I’ll let you go over and read the words of Thomas F. Cooley and Peter Rupert. (Cooley is the the Paganelli-Bull professor of economics and Richard R. West dean of the NYU Stern School of Business. Rupert is a professor of economics and associate director of the Laboratory for Aggregate Economics and Finance at the University of California, Santa Barbara.) They explain why the people claiming that the stimulus is working are, well, silly.
But the most important stuff–the discretionary spending on infrastructure–has hardly started. By the end of the fiscal year, only 11% of the budgeted discretionary spending on highways, mass transit, energy efficiency and medical infrastructure will have gone out the door. This is the really direct government spending that many associate with the stimulus. By the end of fiscal 2010, Elmendorf estimates that only 47% of the infrastructure spending will have occurred.

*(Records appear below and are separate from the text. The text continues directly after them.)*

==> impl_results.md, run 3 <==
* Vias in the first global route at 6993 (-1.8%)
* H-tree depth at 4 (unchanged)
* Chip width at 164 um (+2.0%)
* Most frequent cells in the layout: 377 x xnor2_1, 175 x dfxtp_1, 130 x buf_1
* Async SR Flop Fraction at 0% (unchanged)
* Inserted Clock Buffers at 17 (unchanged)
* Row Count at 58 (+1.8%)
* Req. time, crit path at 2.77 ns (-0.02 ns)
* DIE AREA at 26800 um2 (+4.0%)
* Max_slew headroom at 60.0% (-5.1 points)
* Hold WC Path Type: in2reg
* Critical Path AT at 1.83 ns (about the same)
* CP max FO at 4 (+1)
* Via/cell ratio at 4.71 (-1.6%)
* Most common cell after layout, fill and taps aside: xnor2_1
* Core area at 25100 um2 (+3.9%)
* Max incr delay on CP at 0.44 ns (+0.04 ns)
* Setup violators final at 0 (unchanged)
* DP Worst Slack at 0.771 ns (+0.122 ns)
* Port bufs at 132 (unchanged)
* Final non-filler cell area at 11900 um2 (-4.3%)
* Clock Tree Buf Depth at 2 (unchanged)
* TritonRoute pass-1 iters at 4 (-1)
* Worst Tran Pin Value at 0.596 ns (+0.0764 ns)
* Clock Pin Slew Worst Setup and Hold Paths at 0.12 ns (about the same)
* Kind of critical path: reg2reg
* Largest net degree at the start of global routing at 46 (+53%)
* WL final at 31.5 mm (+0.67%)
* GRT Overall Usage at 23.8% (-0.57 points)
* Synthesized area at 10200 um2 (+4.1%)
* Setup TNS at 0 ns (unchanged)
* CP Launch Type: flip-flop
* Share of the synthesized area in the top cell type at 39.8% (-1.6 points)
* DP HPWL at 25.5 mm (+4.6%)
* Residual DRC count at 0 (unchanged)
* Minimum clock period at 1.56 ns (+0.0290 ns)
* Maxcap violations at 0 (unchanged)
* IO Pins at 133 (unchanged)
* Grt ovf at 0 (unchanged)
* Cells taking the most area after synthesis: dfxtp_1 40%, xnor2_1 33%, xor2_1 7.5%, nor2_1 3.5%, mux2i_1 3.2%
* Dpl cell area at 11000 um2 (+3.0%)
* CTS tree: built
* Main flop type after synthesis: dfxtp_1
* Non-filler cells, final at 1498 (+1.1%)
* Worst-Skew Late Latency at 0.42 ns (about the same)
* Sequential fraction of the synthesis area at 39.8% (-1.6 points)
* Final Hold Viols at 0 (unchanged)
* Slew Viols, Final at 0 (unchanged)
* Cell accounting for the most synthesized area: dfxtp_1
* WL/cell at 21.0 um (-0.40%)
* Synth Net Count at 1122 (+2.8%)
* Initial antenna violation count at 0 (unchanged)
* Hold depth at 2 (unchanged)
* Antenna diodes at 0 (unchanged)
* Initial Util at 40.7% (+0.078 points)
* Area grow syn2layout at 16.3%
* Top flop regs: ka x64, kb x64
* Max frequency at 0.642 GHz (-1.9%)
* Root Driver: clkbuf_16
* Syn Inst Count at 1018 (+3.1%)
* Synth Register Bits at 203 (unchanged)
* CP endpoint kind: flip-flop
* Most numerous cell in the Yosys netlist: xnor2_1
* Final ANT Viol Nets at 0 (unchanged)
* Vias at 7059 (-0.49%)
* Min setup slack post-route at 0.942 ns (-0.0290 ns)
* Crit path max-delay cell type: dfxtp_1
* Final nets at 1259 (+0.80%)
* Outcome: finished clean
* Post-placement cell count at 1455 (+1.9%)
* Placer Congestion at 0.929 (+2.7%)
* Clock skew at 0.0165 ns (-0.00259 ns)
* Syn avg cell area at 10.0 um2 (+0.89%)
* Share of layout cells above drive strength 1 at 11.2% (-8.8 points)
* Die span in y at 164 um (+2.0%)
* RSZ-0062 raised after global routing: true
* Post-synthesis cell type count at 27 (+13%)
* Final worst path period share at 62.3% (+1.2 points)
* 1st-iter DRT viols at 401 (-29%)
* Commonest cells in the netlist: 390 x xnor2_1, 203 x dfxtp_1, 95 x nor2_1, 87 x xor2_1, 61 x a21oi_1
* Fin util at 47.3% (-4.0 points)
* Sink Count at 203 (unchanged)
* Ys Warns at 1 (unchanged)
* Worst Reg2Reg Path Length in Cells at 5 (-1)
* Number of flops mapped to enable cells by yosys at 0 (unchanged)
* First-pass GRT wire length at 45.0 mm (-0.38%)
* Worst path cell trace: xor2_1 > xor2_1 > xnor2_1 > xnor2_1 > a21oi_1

There has been remarkably expansionary monetary policy in place for the last year. And there is the promise of massive spending, most of it in the future. If you, the reader, had to pick one as the key fact, would you pick the one that has already occurred and that clearly re-capitalized the banking system and restored liquidity, or the one that hasn’t hit yet?
What I found truly disturbing about the piece is in the very easily understood graphics that accompany the piece. They compare this downturn with several past events.
And they are very, very ugly. Real personal consumption expenditures down some 2%. Real gross domestic investment down 30%. Employment down some 5% from the previous peak. All of these numbers are grossly out of whack with previous downturns – in the wrong direction.
Worse yet, the numbers for this down cycle have not even begun to show any upturn.
If anything, the authors of this piece are starry-eyed optimists about the effects of the “stimulus”. The people pronouncing it a rousing success are not inhabiting the same planet as the rest of us.